Con toda el alma se empleaba asimismo Pepín Liria, que irrumpió guerrero. Pepín Liria confundía el arte de torear con la batalla de las Termópilas y cada uno de sus pases -meritorio, nadie lo podrá negar- era una pela tabernaria en la que sólo faltaba el centelleo de una navaja cabritera.

La verdad es que le hicieron poco caso a Pepín Liria. Y menos aún a Dávila Miura, cuyas formas repetitivas y astrosas, ajenas al arte de torear, únicamente conducían al aburrimiento profundo. Pegó unas verónicas que ningún novillero principiante de hace apenas dos décadas habría sido capaz de darlas peores.

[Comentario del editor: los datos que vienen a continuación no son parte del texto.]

===== src/sv/gps_pkg.sv =====
`timescale 1ns / 1ps

package gps_pkg;

    // Serial command letters.
    localparam logic [7:0] CHR_DELAY = 8'h44;  // 'D'
    localparam logic [7:0] CHR_PULSE = 8'h50;  // 'P'
    localparam logic [7:0] CHR_GO    = 8'h47;  // 'G'

    localparam int unsigned COUNT_W     = 32;
    localparam int unsigned POWER_OFF_W = 26;

    localparam logic [COUNT_W-1:0]     COUNT_RESET     = 32'd10000;
    localparam logic [POWER_OFF_W-1:0] POWER_OFF_RESET = 26'd6250000;

    // Register byte offsets (one 32-bit register).
    localparam logic [2:0] REG_POWER_OFF = 3'd0;

    typedef enum logic [1:0] {
        PM_IDLE  = 2'd0,
        PM_DELAY = 2'd1,
        PM_PULSE = 2'd2
    } parse_mode_t;

    typedef enum logic [2:0] {
        PH_IDLE  = 3'd0,
        PH_OFF   = 3'd1,
        PH_WAIT  = 3'd2,
        PH_DELAY = 3'd3,
        PH_PULSE = 3'd4
    } phase_t;

    // Parser to sequencer: start request and the loaded timing values.
    typedef struct packed {
        logic               go;
        logic [COUNT_W-1:0] delay_count;
        logic [COUNT_W-1:0] pulse_count;
    } gps_cmd_t;

    // One result item, highest bit first in the packed order below.
    typedef struct packed {
        logic byte_dropped;
        logic busy_res;
        logic glitch_out;
        logic power_enable;
    } gps_result_t;

endpackage


===== src/sv/gps_cmd_parser.sv =====
`timescale 1ns / 1ps

module gps_cmd_parser (
    input  logic            aclk,
    input  logic            aresetn,
    input  logic            byte_en,     // byte taken by the parser this cycle
    input  logic [7:0]      byte_value,
    output gps_pkg::gps_cmd_t cmd
);

    gps_pkg::parse_mode_t              mode_reg, mode_next;
    logic [1:0]                        index_reg, index_next;
    logic [gps_pkg::COUNT_W-1:0]       shift_reg, shift_next;
    logic [gps_pkg::COUNT_W-1:0]       delay_reg, delay_next;
    logic [gps_pkg::COUNT_W-1:0]       pulse_reg, pulse_next;
    logic                              go;

    always_comb begin
        mode_next  = mode_reg;
        index_next = index_reg;
        shift_next = shift_reg;
        delay_next = delay_reg;
        pulse_next = pulse_reg;
        go         = 1'b0;
        if (byte_en) begin
            case (mode_reg)
                gps_pkg::PM_DELAY, gps_pkg::PM_PULSE: begin
                    // Value bytes arrive little-endian; any byte counts as data.
                    case (index_reg)
                        2'd0:    shift_next[7:0]   = shift_reg[7:0]   | byte_value;
                        2'd1:    shift_next[15:8]  = shift_reg[15:8]  | byte_value;
                        2'd2:    shift_next[23:16] = shift_reg[23:16] | byte_value;
                        default: shift_next[31:24] = shift_reg[31:24] | byte_value;
                    endcase
                    if (index_reg == 2'd3) begin
                        if (mode_reg == gps_pkg::PM_DELAY) begin
                            delay_next = shift_next;
                        end else begin
                            pulse_next = shift_next;
                        end
                        mode_next  = gps_pkg::PM_IDLE;
                        index_next = 2'd0;
                    end else begin
                        index_next = index_reg + 2'd1;
                    end
                end
                default: begin
                    mode_next  = gps_pkg::PM_IDLE;
                    index_next = 2'd0;
                    if (byte_value == gps_pkg::CHR_DELAY) begin
                        mode_next  = gps_pkg::PM_DELAY;
                        shift_next = '0;
                    end else if (byte_value == gps_pkg::CHR_PULSE) begin
                        mode_next  = gps_pkg::PM_PULSE;
                        shift_next = '0;
                    end else if (byte_value == gps_pkg::CHR_GO) begin
                        go = 1'b1;
                    end
                end
            endcase
        end
    end

    always_ff @(posedge aclk) begin
        if (!aresetn) begin
            mode_reg  <= gps_pkg::PM_IDLE;
            index_reg <= 2'd0;
            shift_reg <= '0;
            delay_reg <= gps_pkg::COUNT_RESET;
            pulse_reg <= gps_pkg::COUNT_RESET;
        end else begin
            mode_reg  <= mode_next;
            index_reg <= index_next;
            shift_reg <= shift_next;
            delay_reg <= delay_next;
            pulse_reg <= pulse_next;
        end
    end

    // The start request is seen in the same cycle; the counts are the stored
    // ones, since a sequence never runs in the cycle that a byte is parsed.
    assign cmd.go          = go;
    assign cmd.delay_count = delay_reg;
    assign cmd.pulse_count = pulse_reg;

endmodule


===== src/sv/gps_sequencer.sv =====
`timescale 1ns / 1ps

module gps_sequencer (
    input  logic                              aclk,
    input  logic                              aresetn,
    input  logic                              step,          // one tick accepted
    input  logic                              byte_valid,
    input  logic                              trigger_level,
    input  logic [gps_pkg::POWER_OFF_W-1:0]   power_off_ticks,
    input  gps_pkg::gps_cmd_t                 cmd,
    output logic                              busy,          // sequence running now
    output gps_pkg::gps_result_t              result         // state after this tick
);

    gps_pkg::phase_t               phase_reg, phase_next;
    logic [gps_pkg::COUNT_W-1:0]   tick_reg, tick_next;
    logic                          power_reg, power_next;
    logic [gps_pkg::COUNT_W-1:0]   tick_inc;

    assign busy     = (phase_reg != gps_pkg::PH_IDLE);
    assign tick_inc = tick_reg + 32'd1;

    // Next state.
    always_comb begin
        phase_next = phase_reg;
        tick_next  = tick_reg;
        power_next = power_reg;
        case (phase_reg)
            gps_pkg::PH_IDLE: begin
                if (cmd.go) begin
                    phase_next = gps_pkg::PH_OFF;
                    tick_next  = '0;
                    power_next = 1'b0;
                end
            end
            gps_pkg::PH_OFF: begin
                // The tick that took 'G' already counts as one off tick.
                tick_next = tick_inc;
                if (tick_inc >= {{(gps_pkg::COUNT_W-gps_pkg::POWER_OFF_W){1'b0}},
                                 power_off_ticks}) begin
                    power_next = 1'b1;
                    phase_next = gps_pkg::PH_WAIT;
                    tick_next  = '0;
                end
            end
            gps_pkg::PH_WAIT: begin
                if (trigger_level) begin
                    tick_next = '0;
                    if (cmd.delay_count != '0) begin
                        phase_next = gps_pkg::PH_DELAY;
                    end else if (cmd.pulse_count != '0) begin
                        phase_next = gps_pkg::PH_PULSE;
                    end else begin
                        phase_next = gps_pkg::PH_IDLE;
                    end
                end
            end
            gps_pkg::PH_DELAY: begin
                tick_next = tick_inc;
                if (tick_inc >= cmd.delay_count) begin
                    tick_next  = '0;
                    phase_next = (cmd.pulse_count != '0) ? gps_pkg::PH_PULSE
                                                         : gps_pkg::PH_IDLE;
                end
            end
            gps_pkg::PH_PULSE: begin
                tick_next = tick_inc;
                if (tick_inc >= cmd.pulse_count) begin
                    tick_next  = '0;
                    phase_next = gps_pkg::PH_IDLE;
                end
            end
            default: begin
                phase_next = gps_pkg::PH_IDLE;
            end
        endcase
    end

    // Outputs.
    always_comb begin
        result.power_enable = power_next;
        result.glitch_out   = (phase_next == gps_pkg::PH_PULSE);
        result.busy_res     = (phase_next != gps_pkg::PH_IDLE);
        result.byte_dropped = busy & byte_valid;
    end

    always_ff @(posedge aclk) begin
        if (!aresetn) begin
            phase_reg <= gps_pkg::PH_IDLE;
            tick_reg  <= '0;
            power_reg <= 1'b0;
        end else if (step) begin
            phase_reg <= phase_next;
            tick_reg  <= tick_next;
            power_reg <= power_next;
        end
    end

endmodule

Ante semejante panorama cabían dos opciones: el Viaducto (en Pamplona, la Muralla), o el ajoarriero. Y prevaleció la segunda. De manera que, arrastrado el tercer toro, los mozos de las peñas, el público pamplonés y los militares sin graduación desenvolvieron bocadillos, descorcharon botellas, destaparon la olla del ajoarriero y, aquí me las den todas, se dedicaron a la manducatoria con fruición.

A los del ajoarriero dizque se les saltaban las lágrimas. Parecía evidente que sería por el gulusmero pero nunca se sabe. De los ajoarrieros no hay que fiarse pues mientras todos traen buena cara algunos tienen manido el sabor, infame la textura y resultan incomestibles. Un ajoarriero o es de firma, o puede uno encontrarse con la sorpresa de que lo han convertido en estropajoarriero, y entonces no vale ni para pegar ladrillos.

La merienda al arrastrar al tercer toro es la salsa de los sanfermines, el momento emblemático de la corrida, único motivo por el que mucho público va a la plaza, y también la causa cierta de que la gente, ya harta, no coja a la terna por los fondillos y la ponga a remojo en el pilón.

Pretenden hacer creer los taurinos que hoy se torea mejor que nunca. Pero a la vista está. Como decía el poeta: al revés te lo digo para que me entiendas.